▶ Assignment
Repeat the entries below exactly. Begin with the first line and end with the line that contains "localparam int DVD_W = 32;".

Stored data:
╔══
### src/rtl/jmpc_pkg.sv
// shared constants, register indexes and helpers for the joystick power conditioner
// no dependencies
`default_nettype none

package jmpc_pkg;

   localparam int CURVE_DEGREE_DEF = 1;
   localparam int DVD_W = 32;

   // input transfer layout, lowest bit first
   localparam int STICK_W  = 8;
   localparam int POS_W    = 20;
   localparam int TIME_W   = 32;
   localparam int STICK_LO = 0;
   localparam int POS_LO   = STICK_LO + STICK_W;
   localparam int TIME_LO  = POS_LO + POS_W;
   localparam int APPLY_B  = TIME_LO + TIME_W;
   localparam int OVR_B    = APPLY_B + 1;
   localparam int REQ_W    = 64;
   localparam int PWR_W    = 8;
   localparam int RSP_W    = 2 * PWR_W;

   // configuration port
   localparam int CSR_AW = 3;
   localparam int CSR_DW = 20;
   localparam logic [CSR_AW-1:0] REG_DEADBAND     = 3'd0;
   localparam logic [CSR_AW-1:0] REG_RAMP_PERIOD  = 3'd1;
   localparam logic [CSR_AW-1:0] REG_MAX_POWER    = 3'd2;
   localparam logic [CSR_AW-1:0] REG_LOWER_LIMIT  = 3'd3;
   localparam logic [CSR_AW-1:0] REG_UPPER_LIMIT  = 3'd4;
   localparam logic [CSR_AW-1:0] REG_PUSH_MAX     = 3'd5;
   localparam logic [CSR_AW-1:0] REG_DEFAULT_PWR  = 3'd6;
   localparam logic [CSR_AW-1:0] REG_LIMIT_ENABLE = 3'd7;

   localparam logic [6:0] DEADBAND_RST  = 7'd10;
   localparam logic [6:0] MAX_POWER_RST = 7'd127;
   localparam logic [6:0] PUSH_MAX_RST  = 7'd20;
   localparam logic [6:0] MAG_MAX       = 7'd127;

   function automatic int den_pow(input int deg);
      int p;
      p = 1;
      for (int i = 0; i < deg; i++) begin
         p = p * 127;
      end
      return p;
   endfunction

   // magnitude of an 8 bit signed value; -128 gives 128
   function automatic logic [7:0] abs8(input logic [7:0] v);
      return v[7] ? 8'(-v) : v;
   endfunction

endpackage

`default_nettype wire

### src/rtl/jmpc_div.sv
// radix-2 restoring divider, two quotient bits per cycle
// depends on jmpc_pkg
`default_nettype none

module jmpc_div #(
   parameter int DVD_W = jmpc_pkg::DVD_W,
   parameter int DSR_W = 7
) (
   input  logic             clock,
   input  logic             reset,
   input  logic             start,
   input  logic [DVD_W-1:0] dividend,
   input  logic [DSR_W-1:0] divisor,
   output logic             done,
   output logic [DVD_W-1:0] quotient,
   output logic [DSR_W-1:0] remainder
);
   import jmpc_pkg::*;

   localparam int STEPS = DVD_W / 2;
   localparam int CNT_W = (STEPS > 1) ? $clog2(STEPS) : 1;

   logic             busy_ff, busy_in;
   logic             done_ff, done_in;
   logic [CNT_W-1:0] cnt_ff, cnt_in;
   logic [DSR_W-1:0] rem_ff, rem_in;
   logic [DVD_W-1:0] quo_ff, quo_in;
   logic [DSR_W-1:0] dsr_ff, dsr_in;

   logic [DSR_W:0]   t1, t2;
   logic             ge1, ge2;
   logic [DSR_W-1:0] r1, r2;

   always_comb begin
      t1  = {rem_ff, quo_ff[DVD_W-1]};
      ge1 = t1 >= {1'b0, dsr_ff};
      r1  = ge1 ? DSR_W'(t1 - {1'b0, dsr_ff}) : t1[DSR_W-1:0];
      t2  = {r1, quo_ff[DVD_W-2]};
      ge2 = t2 >= {1'b0, dsr_ff};
      r2  = ge2 ? DSR_W'(t2 - {1'b0, dsr_ff}) : t2[DSR_W-1:0];
   end

   always_comb begin
      busy_in = busy_ff;
      done_in = 1'b0;
      cnt_in  = cnt_ff;
      rem_in  = rem_ff;
      quo_in  = quo_ff;
      dsr_in  = dsr_ff;
      if (start) begin
         busy_in = 1'b1;
         cnt_in  = '0;
         rem_in  = '0;
         quo_in  = dividend;
         dsr_in  = divisor;
      end else if (busy_ff) begin
         rem_in = r2;
         quo_in = {quo_ff[DVD_W-3:0], ge1, ge2};
         cnt_in = CNT_W'(cnt_ff + 1'b1);
         if (cnt_ff == CNT_W'(STEPS - 1)) begin
            busy_in = 1'b0;
            done_in = 1'b1;
         end
      end
   end

   always_ff @(posedge clock) begin
      if (reset) begin
         busy_ff <= 1'b0;
         done_ff <= 1'b0;
         cnt_ff  <= '0;
      end else begin
         busy_ff <= busy_in;
         done_ff <= done_in;
         cnt_ff  <= cnt_in;
      end
   end

   always_ff @(posedge clock) begin
      rem_ff <= rem_in;
      quo_ff <= quo_in;
      dsr_ff <= dsr_in;
   end

   assign done      = done_ff;
   assign quotient  = quo_ff;
   assign remainder = rem_ff;

endmodule

`default_nettype wire

### src/rtl/joystick_motor_power_conditioner_unit.sv
// joystick motor power conditioner: curve shaping, deadband, ramp and position limits
// depends on jmpc_pkg and jmpc_div
//
//   channel | direction | handshake            | payload
//   req     | in        | req_tvalid/tready    | tdata: stick, position, now_ms, apply, ovr
//   rsp     | out       | rsp_tvalid/tready    | tdata: requested_power, applied_power
//   csr     | in        | csr_we               | csr_addr, csr_wdata
//
// the result follows the input transfer through one multiply per degree, one reciprocal
// scaling step, then ramp, limit and output; a ramp divide adds a divider run and its
// read-out. req_tready is high only while idle and comes back with the result, so the
// block works on one transfer at a time.
// a waiting result keeps the next item's result in the hold step until the output register is free.
// reset clears sequencer, stored power, time base and registers at once; no sweep.
`default_nettype none

module joystick_motor_power_conditioner_unit #(
   parameter int CURVE_DEGREE = jmpc_pkg::CURVE_DEGREE_DEF
) (
   input  logic                        clock,
   input  logic                        reset,
   input  logic                        req_tvalid,
   output logic                        req_tready,
   // stick[7:0], position[27:8], now_ms[59:28], apply[60], override_limits[61], zero
   input  logic [jmpc_pkg::REQ_W-1:0]  req_tdata,
   output logic                        rsp_tvalid,
   input  logic                        rsp_tready,
   // requested_power[7:0], applied_power[15:8]
   output logic [jmpc_pkg::RSP_W-1:0]  rsp_tdata,
   input  logic                        csr_we,
   input  logic [jmpc_pkg::CSR_AW-1:0] csr_addr,
   input  logic [jmpc_pkg::CSR_DW-1:0] csr_wdata
);
   import jmpc_pkg::*;

   localparam int DEG   = (CURVE_DEGREE < 1) ? 1 : ((CURVE_DEGREE > 3) ? 3 : CURVE_DEGREE);
   localparam int NUM_W = 7 + 7 * DEG;
   localparam int DSR_W = 7;
   // floor(x / 127^DEG) as (x * RECIP) >> RSH, exact for every x below 2^NUM_W
   localparam int DEN_I   = den_pow(DEG);
   localparam int DEN_LOG = $clog2(DEN_I);
   localparam int RSH     = NUM_W + DEN_LOG;
   localparam int MUL_W   = 2 * NUM_W + 1;
   localparam longint unsigned RECIP_L =
      ((64'd1 << RSH) + 64'(DEN_I) - 64'd1) / 64'(DEN_I);
   localparam logic [NUM_W:0] RECIP = (NUM_W + 1)'(RECIP_L);

   localparam logic [2:0] S_IDLE  = 3'd0;
   localparam logic [2:0] S_MUL   = 3'd1;
   localparam logic [2:0] S_SDIV  = 3'd2;
   localparam logic [2:0] S_RAMP  = 3'd3;
   localparam logic [2:0] S_RDIV  = 3'd4;
   localparam logic [2:0] S_LIMIT = 3'd5;
   localparam logic [2:0] S_HOLD  = 3'd6;

   // configuration
   logic [6:0]              deadband_ff, period_ff, max_power_ff, push_ff;
   logic signed [POS_W-1:0] lower_ff, upper_ff;
   logic signed [7:0]       def_pwr_ff;
   logic [1:0]              lim_en_ff;

   // sequencer and item
   logic [2:0]              state_ff, state_in;
   logic [1:0]              mcnt_ff, mcnt_in;
   logic [NUM_W-1:0]        acc_ff, acc_in;
   logic signed [7:0]       stick_ff, stick_in;
   logic signed [POS_W-1:0] pos_ff, pos_in;
   logic [TIME_W-1:0]       now_ff, now_in;
   logic                    apply_ff, apply_in;
   logic                    ovr_ff, ovr_in;
   logic signed [7:0]       power_ff, power_in;
   logic signed [7:0]       applied_ff, applied_in;

   // stored state
   logic signed [7:0]       last_pwr_ff, last_pwr_in;
   logic [TIME_W-1:0]       last_upd_ff, last_upd_in;

   // output register
   logic                    rsp_valid_ff, rsp_valid_in;
   logic [RSP_W-1:0]        rsp_data_ff, rsp_data_in;

   // ramp divider
   logic                    div_start, div_done;
   logic [DVD_W-1:0]        div_dvd, div_quo;
   logic [DSR_W-1:0]        div_dsr, div_rem;

   logic [7:0]              ax;
   logic [NUM_W:0]          mul_b;
   logic [MUL_W-1:0]        prod;
   logic [7:0]              quo8;
   logic [6:0]              mag_sat, mag_db;
   logic [TIME_W-1:0]       elapsed;
   logic signed [8:0]       dif, pw9, ap9, push9, npush9;
   logic [8:0]              adif;
   logic                    lower_hit, upper_hit;
   logic signed [7:0]       neg_def, applied1;

   jmpc_div #(
      .DVD_W(DVD_W),
      .DSR_W(DSR_W)
   ) u_div (
      .clock    (clock),
      .reset    (reset),
      .start    (div_start),
      .dividend (div_dvd),
      .divisor  (div_dsr),
      .done     (div_done),
      .quotient (div_quo),
      .remainder(div_rem)
   );

   always_comb begin
      ax      = abs8(stick_ff);
      // one multiplier: stick magnitude while shaping, reciprocal while scaling
      mul_b   = (state_ff == S_SDIV) ? RECIP : (NUM_W + 1)'(ax);
      prod    = MUL_W'(acc_ff) * MUL_W'(mul_b);
      quo8    = prod[RSH +: 8];
      mag_sat = quo8[7] ? MAG_MAX : quo8[6:0];
      mag_db  = (mag_sat < deadband_ff) ? 7'd0 : mag_sat;
      elapsed = now_ff - last_upd_ff;
      dif     = {last_pwr_ff[7], last_pwr_ff} - {power_ff[7], power_ff};
      adif    = dif[8] ? 9'(-dif) : 9'(dif);
      // limit check: lower first, upper sees what lower left
      pw9       = {power_ff[7], power_ff};
      push9     = {2'b00, push_ff};
      npush9    = -push9;
      neg_def   = (def_pwr_ff == -8'sd128) ? 8'sd127 : -def_pwr_ff;
      lower_hit = lim_en_ff[0] && (pos_ff <= lower_ff) && (pw9 < npush9);
      applied1  = (!ovr_ff && lower_hit) ? neg_def : power_ff;
      ap9       = {applied1[7], applied1};
      upper_hit = lim_en_ff[1] && (pos_ff >= upper_ff) && (ap9 > push9);
   end

   always_comb begin
      state_in     = state_ff;
      mcnt_in      = mcnt_ff;
      acc_in       = acc_ff;
      stick_in     = stick_ff;
      pos_in       = pos_ff;
      now_in       = now_ff;
      apply_in     = apply_ff;
      ovr_in       = ovr_ff;
      power_in     = power_ff;
      applied_in   = applied_ff;
      last_pwr_in  = last_pwr_ff;
      last_upd_in  = last_upd_ff;
      rsp_data_in  = rsp_data_ff;
      rsp_valid_in = rsp_valid_ff && !rsp_tready;
      div_start    = 1'b0;
      div_dvd      = elapsed;
      div_dsr      = DSR_W'(period_ff);
      case (state_ff)
         S_IDLE: begin
            if (req_tvalid) begin
               stick_in = req_tdata[STICK_LO +: STICK_W];
               pos_in   = req_tdata[POS_LO +: POS_W];
               now_in   = req_tdata[TIME_LO +: TIME_W];
               apply_in = req_tdata[APPLY_B];
               ovr_in   = req_tdata[OVR_B];
               acc_in   = NUM_W'(max_power_ff);
               mcnt_in  = '0;
               state_in = S_MUL;
            end
         end
         S_MUL: begin
            acc_in  = prod[NUM_W-1:0];
            mcnt_in = 2'(mcnt_ff + 1'b1);
            if (mcnt_ff == 2'(DEG - 1)) begin
               state_in = S_SDIV;
            end
         end
         S_SDIV: begin
            power_in = stick_ff[7] ? -$signed({1'b0, mag_db}) : $signed({1'b0, mag_db});
            state_in = S_RAMP;
         end
         S_RAMP: begin
            state_in = S_LIMIT;
            if (period_ff != 7'd0) begin
               if (elapsed < TIME_W'(period_ff)) begin
                  power_in = last_pwr_ff;
               end else begin
                  last_upd_in = now_ff;
                  if (abs8(power_ff) > abs8(last_pwr_ff)) begin
                     div_start = 1'b1;
                     state_in  = S_RDIV;
                  end
               end
            end
         end
         S_RDIV: begin
            if (div_done) begin
               // move k units toward the target, keeping the leftover of the period
               if (DVD_W'(adif) > div_quo) begin
                  last_upd_in = now_ff - TIME_W'(div_rem);
                  power_in = (power_ff > last_pwr_ff) ? last_pwr_ff + $signed(div_quo[7:0])
                                                      : last_pwr_ff - $signed(div_quo[7:0]);
               end
               state_in = S_LIMIT;
            end
         end
         S_LIMIT: begin
            applied_in = (!ovr_ff && upper_hit) ? def_pwr_ff : applied1;
            if (apply_ff) begin
               last_pwr_in = applied_in;
            end
            state_in = S_HOLD;
         end
         S_HOLD: begin
            if (!rsp_valid_ff || rsp_tready) begin
               rsp_data_in  = {applied_ff, power_ff};
               rsp_valid_in = 1'b1;
               state_in     = S_IDLE;
            end
         end
         default: begin
            state_in = S_IDLE;
         end
      endcase
   end

   always_ff @(posedge clock) begin
      if (reset) begin
         state_ff     <= S_IDLE;
         rsp_valid_ff <= 1'b0;
         last_pwr_ff  <= '0;
         last_upd_ff  <= '0;
         deadband_ff  <= DEADBAND_RST;
         period_ff    <= '0;
         max_power_ff <= MAX_POWER_RST;
         lower_ff     <= '0;
         upper_ff     <= '0;
         push_ff      <= PUSH_MAX_RST;
         def_pwr_ff   <= '0;
         lim_en_ff    <= '0;
      end else begin
         state_ff     <= state_in;
         rsp_valid_ff <= rsp_valid_in;
         last_pwr_ff  <= last_pwr_in;
         last_upd_ff  <= last_upd_in;
         if (csr_we) begin
            case (csr_addr)
               REG_DEADBAND:     deadband_ff  <= csr_wdata[6:0];
               REG_RAMP_PERIOD:  period_ff    <= csr_wdata[6:0];
               REG_MAX_POWER:    max_power_ff <= csr_wdata[6:0];
               REG_LOWER_LIMIT:  lower_ff     <= csr_wdata[POS_W-1:0];
               REG_UPPER_LIMIT:  upper_ff     <= csr_wdata[POS_W-1:0];
               REG_PUSH_MAX:     push_ff      <= csr_wdata[6:0];
               REG_DEFAULT_PWR:  def_pwr_ff   <= csr_wdata[7:0];
               REG_LIMIT_ENABLE: lim_en_ff    <= csr_wdata[1:0];
               default: begin
               end
            endcase
         end
      end
   end

   always_ff @(posedge clock) begin
      mcnt_ff     <= mcnt_in;
      acc_ff      <= acc_in;
      stick_ff    <= stick_in;
      pos_ff      <= pos_in;
      now_ff      <= now_in;
      apply_ff    <= apply_in;
      ovr_ff      <= ovr_in;
      power_ff    <= power_in;
      applied_ff  <= applied_in;
      rsp_data_ff <= rsp_data_in;
   end

   assign req_tready = (state_ff == S_IDLE);
   assign rsp_tvalid = rsp_valid_ff;
   assign rsp_tdata  = rsp_data_ff;

endmodule

`default_nettype wire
╚══
▶ Task solution
### src/rtl/jmpc_pkg.sv
// shared constants, register indexes and helpers for the joystick power conditioner
// no dependencies
`default_nettype none

package jmpc_pkg;

   localparam int CURVE_DEGREE_DEF = 1;
   localparam int DVD_W = 32;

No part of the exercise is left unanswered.